◆ Task objective ◆
Only one stretch of the data below is wanted: the lines starting at the one with "ST_LAST: begin" and ending at the one with "create_clock -name clock", both included, given again exactly.

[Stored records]
--- --- ---

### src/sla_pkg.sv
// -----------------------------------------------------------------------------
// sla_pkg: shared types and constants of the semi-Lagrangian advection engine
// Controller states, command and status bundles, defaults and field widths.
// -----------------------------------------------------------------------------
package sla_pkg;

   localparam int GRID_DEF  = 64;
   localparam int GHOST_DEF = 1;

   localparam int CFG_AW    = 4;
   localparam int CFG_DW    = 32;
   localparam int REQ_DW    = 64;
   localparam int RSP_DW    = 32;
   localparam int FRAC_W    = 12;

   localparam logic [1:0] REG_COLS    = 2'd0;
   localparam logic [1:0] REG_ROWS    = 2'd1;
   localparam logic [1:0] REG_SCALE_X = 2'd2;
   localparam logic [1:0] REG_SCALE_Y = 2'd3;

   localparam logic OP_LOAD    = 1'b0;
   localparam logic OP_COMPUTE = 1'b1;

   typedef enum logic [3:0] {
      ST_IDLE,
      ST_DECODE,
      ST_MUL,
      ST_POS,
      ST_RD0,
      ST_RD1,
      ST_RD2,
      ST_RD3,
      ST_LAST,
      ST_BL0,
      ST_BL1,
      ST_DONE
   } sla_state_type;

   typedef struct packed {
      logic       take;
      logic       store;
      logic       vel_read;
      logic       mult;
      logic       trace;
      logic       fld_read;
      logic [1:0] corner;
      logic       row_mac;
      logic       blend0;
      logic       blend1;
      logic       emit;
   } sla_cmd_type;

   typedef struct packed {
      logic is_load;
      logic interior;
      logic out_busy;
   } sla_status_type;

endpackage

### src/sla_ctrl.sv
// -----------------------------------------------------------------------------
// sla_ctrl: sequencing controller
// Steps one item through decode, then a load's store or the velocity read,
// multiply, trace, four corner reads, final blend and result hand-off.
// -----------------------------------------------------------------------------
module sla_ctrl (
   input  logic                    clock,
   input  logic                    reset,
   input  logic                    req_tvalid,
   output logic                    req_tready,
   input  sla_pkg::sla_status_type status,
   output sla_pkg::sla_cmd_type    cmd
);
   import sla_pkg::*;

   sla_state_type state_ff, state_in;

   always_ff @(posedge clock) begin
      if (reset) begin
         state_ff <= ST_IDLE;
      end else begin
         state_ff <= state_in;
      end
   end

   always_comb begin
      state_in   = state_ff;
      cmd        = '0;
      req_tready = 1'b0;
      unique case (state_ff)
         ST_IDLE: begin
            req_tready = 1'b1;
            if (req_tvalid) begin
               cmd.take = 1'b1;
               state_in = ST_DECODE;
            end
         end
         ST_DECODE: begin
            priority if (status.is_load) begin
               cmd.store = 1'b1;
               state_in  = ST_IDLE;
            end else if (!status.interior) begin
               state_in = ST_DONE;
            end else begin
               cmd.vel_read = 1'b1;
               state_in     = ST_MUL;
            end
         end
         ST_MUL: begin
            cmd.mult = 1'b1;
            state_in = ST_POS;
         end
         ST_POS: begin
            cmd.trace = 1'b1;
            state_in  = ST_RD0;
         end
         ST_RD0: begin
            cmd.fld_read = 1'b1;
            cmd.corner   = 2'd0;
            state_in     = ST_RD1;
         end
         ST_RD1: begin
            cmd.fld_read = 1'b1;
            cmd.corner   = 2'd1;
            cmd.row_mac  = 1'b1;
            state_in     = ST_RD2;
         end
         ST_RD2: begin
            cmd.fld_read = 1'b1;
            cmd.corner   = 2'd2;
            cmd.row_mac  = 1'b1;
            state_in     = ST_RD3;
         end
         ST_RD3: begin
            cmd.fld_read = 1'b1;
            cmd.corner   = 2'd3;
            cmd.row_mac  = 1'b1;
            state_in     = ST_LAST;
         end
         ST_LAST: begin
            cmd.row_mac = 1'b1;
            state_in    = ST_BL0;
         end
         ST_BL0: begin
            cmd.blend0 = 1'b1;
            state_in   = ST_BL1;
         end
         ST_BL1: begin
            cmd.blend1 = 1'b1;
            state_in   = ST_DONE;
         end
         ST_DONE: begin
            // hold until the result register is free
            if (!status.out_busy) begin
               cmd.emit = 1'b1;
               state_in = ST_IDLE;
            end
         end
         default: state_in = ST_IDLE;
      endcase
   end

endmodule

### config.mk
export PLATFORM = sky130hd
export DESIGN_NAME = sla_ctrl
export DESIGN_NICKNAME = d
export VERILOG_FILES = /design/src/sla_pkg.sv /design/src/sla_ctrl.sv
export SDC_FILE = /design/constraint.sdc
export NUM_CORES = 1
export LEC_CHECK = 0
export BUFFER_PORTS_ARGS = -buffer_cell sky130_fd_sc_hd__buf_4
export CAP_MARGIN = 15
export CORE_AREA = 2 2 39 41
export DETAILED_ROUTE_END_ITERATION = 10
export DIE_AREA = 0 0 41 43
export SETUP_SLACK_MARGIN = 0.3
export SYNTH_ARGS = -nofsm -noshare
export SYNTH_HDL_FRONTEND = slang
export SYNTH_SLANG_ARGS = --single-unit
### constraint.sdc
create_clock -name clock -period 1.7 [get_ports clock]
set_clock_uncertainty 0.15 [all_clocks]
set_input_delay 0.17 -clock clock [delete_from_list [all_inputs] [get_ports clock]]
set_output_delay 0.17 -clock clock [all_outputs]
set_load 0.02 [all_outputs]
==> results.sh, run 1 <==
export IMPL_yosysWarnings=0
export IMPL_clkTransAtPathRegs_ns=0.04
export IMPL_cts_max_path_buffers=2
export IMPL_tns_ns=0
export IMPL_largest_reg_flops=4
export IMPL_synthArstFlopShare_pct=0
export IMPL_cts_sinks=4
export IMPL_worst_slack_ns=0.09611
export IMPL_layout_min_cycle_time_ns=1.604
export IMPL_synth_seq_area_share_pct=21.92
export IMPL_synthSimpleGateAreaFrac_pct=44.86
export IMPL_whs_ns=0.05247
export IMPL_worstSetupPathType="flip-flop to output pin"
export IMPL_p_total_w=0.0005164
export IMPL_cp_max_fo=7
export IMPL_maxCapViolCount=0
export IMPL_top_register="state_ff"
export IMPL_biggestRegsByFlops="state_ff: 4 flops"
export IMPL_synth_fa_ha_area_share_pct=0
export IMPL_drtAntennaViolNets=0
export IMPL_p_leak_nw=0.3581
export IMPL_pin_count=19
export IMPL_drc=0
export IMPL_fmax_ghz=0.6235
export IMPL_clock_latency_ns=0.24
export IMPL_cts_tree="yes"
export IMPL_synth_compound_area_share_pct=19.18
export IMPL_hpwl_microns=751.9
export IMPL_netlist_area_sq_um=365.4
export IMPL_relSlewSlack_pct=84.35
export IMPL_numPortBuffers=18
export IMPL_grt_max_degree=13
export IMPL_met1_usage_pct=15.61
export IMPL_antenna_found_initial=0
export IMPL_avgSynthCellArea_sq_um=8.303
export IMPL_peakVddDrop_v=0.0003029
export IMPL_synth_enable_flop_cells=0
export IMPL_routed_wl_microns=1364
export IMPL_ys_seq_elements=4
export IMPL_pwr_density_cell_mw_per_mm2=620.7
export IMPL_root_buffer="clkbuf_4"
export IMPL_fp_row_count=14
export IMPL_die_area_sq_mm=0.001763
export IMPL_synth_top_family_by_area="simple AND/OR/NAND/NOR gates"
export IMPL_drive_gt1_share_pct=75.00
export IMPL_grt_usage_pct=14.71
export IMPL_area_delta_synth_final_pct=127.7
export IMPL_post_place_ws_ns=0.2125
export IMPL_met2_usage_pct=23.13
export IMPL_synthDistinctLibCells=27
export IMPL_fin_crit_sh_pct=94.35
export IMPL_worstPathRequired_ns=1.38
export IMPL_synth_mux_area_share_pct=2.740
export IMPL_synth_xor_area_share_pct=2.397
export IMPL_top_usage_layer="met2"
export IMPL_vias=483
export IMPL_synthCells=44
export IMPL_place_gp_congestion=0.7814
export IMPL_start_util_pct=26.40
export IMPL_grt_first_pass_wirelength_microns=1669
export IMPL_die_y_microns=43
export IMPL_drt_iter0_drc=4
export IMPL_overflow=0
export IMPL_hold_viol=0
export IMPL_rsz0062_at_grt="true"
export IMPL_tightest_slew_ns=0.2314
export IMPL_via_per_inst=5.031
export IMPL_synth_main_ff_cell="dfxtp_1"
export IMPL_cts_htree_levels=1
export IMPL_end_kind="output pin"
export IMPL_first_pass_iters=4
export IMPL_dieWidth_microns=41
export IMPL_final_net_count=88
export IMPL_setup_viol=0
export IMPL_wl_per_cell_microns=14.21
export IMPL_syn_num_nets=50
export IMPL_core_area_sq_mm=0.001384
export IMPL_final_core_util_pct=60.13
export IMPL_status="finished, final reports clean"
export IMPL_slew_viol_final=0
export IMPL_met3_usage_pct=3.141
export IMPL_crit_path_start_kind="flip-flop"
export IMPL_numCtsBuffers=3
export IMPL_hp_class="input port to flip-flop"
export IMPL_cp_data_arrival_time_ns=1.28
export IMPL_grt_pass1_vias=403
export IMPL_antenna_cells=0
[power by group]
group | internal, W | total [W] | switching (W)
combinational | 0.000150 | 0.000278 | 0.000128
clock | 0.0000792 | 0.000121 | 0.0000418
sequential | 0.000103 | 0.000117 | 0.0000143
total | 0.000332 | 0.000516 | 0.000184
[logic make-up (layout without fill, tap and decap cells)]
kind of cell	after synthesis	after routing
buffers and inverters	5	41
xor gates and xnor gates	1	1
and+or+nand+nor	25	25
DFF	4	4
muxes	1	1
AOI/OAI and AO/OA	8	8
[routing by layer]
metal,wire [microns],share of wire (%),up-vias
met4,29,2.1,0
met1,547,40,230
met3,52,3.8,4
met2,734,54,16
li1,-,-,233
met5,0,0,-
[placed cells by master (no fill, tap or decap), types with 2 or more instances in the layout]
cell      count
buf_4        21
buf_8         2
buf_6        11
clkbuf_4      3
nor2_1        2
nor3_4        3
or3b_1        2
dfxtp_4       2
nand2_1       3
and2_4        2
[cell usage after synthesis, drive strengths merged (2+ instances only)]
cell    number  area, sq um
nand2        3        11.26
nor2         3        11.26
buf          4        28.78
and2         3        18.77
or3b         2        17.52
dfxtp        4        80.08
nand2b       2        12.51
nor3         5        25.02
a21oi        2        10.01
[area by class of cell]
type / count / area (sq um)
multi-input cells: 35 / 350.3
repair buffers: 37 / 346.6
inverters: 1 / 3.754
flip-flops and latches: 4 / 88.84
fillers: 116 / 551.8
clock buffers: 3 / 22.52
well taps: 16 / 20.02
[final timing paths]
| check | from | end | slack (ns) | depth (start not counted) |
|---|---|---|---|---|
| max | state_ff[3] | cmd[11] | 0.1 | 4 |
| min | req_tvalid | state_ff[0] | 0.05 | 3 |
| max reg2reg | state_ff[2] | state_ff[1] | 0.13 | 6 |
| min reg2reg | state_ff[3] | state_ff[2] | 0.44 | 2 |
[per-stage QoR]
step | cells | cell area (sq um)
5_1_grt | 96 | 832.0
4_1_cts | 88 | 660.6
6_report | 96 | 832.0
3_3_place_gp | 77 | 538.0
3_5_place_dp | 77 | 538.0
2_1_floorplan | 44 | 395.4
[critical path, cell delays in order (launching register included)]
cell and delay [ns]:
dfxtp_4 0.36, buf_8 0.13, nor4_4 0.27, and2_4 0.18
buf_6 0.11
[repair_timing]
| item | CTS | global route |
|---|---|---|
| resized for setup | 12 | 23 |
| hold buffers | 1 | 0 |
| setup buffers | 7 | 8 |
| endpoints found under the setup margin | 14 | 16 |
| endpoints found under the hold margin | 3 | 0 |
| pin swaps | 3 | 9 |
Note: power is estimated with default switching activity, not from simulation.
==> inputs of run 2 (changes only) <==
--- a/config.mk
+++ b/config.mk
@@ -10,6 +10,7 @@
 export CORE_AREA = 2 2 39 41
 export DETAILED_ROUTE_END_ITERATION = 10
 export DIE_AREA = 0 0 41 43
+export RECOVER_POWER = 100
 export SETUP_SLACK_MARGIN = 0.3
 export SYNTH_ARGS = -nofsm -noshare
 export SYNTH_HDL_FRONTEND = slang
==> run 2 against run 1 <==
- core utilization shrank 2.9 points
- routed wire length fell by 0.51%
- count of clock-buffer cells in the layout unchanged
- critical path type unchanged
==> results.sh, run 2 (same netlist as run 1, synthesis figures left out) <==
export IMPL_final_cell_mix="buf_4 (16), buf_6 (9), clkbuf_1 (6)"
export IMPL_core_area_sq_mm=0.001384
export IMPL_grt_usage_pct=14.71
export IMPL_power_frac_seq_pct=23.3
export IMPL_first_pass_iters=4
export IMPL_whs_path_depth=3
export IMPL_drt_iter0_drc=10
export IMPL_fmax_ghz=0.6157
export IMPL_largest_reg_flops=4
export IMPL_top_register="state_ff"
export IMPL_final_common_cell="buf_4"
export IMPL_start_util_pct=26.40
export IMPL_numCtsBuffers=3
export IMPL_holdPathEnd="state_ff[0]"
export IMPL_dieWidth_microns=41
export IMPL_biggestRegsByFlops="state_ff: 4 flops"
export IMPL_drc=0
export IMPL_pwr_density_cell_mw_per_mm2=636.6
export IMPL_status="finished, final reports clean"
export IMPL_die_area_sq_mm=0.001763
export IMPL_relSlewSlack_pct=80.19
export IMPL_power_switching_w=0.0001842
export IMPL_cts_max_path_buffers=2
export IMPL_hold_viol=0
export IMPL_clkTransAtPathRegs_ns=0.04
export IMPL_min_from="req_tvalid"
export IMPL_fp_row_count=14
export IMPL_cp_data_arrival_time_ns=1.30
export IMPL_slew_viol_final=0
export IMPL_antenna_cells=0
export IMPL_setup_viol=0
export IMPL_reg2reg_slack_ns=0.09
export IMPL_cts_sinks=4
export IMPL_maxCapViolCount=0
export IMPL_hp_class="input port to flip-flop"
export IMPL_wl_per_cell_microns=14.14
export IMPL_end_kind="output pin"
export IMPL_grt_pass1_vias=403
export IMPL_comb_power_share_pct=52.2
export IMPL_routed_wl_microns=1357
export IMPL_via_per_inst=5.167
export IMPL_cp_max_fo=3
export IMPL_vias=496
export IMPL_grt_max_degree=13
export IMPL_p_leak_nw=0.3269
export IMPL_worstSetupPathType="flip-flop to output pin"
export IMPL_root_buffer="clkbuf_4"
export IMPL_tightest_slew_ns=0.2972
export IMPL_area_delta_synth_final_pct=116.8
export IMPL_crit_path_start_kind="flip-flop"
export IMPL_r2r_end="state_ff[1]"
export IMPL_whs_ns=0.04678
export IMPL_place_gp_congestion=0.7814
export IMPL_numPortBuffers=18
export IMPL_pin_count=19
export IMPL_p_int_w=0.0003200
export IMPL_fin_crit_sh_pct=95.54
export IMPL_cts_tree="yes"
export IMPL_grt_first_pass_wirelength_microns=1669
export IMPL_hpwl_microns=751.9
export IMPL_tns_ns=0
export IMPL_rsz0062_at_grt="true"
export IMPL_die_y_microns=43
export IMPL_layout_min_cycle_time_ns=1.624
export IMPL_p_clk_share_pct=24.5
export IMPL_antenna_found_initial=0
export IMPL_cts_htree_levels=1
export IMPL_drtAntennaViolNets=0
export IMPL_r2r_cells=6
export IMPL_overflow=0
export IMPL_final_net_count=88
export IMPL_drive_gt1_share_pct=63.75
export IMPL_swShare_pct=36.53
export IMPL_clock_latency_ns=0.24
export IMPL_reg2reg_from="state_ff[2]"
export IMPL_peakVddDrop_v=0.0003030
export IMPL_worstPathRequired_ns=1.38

--- --- ---

◆ Result for this task ◆
         ST_LAST: begin
            cmd.row_mac = 1'b1;
            state_in    = ST_BL0;
         end
         ST_BL0: begin
            cmd.blend0 = 1'b1;
            state_in   = ST_BL1;
         end
         ST_BL1: begin
            cmd.blend1 = 1'b1;
            state_in   = ST_DONE;
         end
         ST_DONE: begin
            // hold until the result register is free
            if (!status.out_busy) begin
               cmd.emit = 1'b1;
               state_in = ST_IDLE;
            end
         end
         default: state_in = ST_IDLE;
      endcase
   end

endmodule

### config.mk
export PLATFORM = sky130hd
export DESIGN_NAME = sla_ctrl
export DESIGN_NICKNAME = d
export VERILOG_FILES = /design/src/sla_pkg.sv /design/src/sla_ctrl.sv
export SDC_FILE = /design/constraint.sdc
export NUM_CORES = 1
export LEC_CHECK = 0
export BUFFER_PORTS_ARGS = -buffer_cell sky130_fd_sc_hd__buf_4
export CAP_MARGIN = 15
export CORE_AREA = 2 2 39 41
export DETAILED_ROUTE_END_ITERATION = 10
export DIE_AREA = 0 0 41 43
export SETUP_SLACK_MARGIN = 0.3
export SYNTH_ARGS = -nofsm -noshare
export SYNTH_HDL_FRONTEND = slang
export SYNTH_SLANG_ARGS = --single-unit
### constraint.sdc
create_clock -name clock -period 1.7 [get_ports clock]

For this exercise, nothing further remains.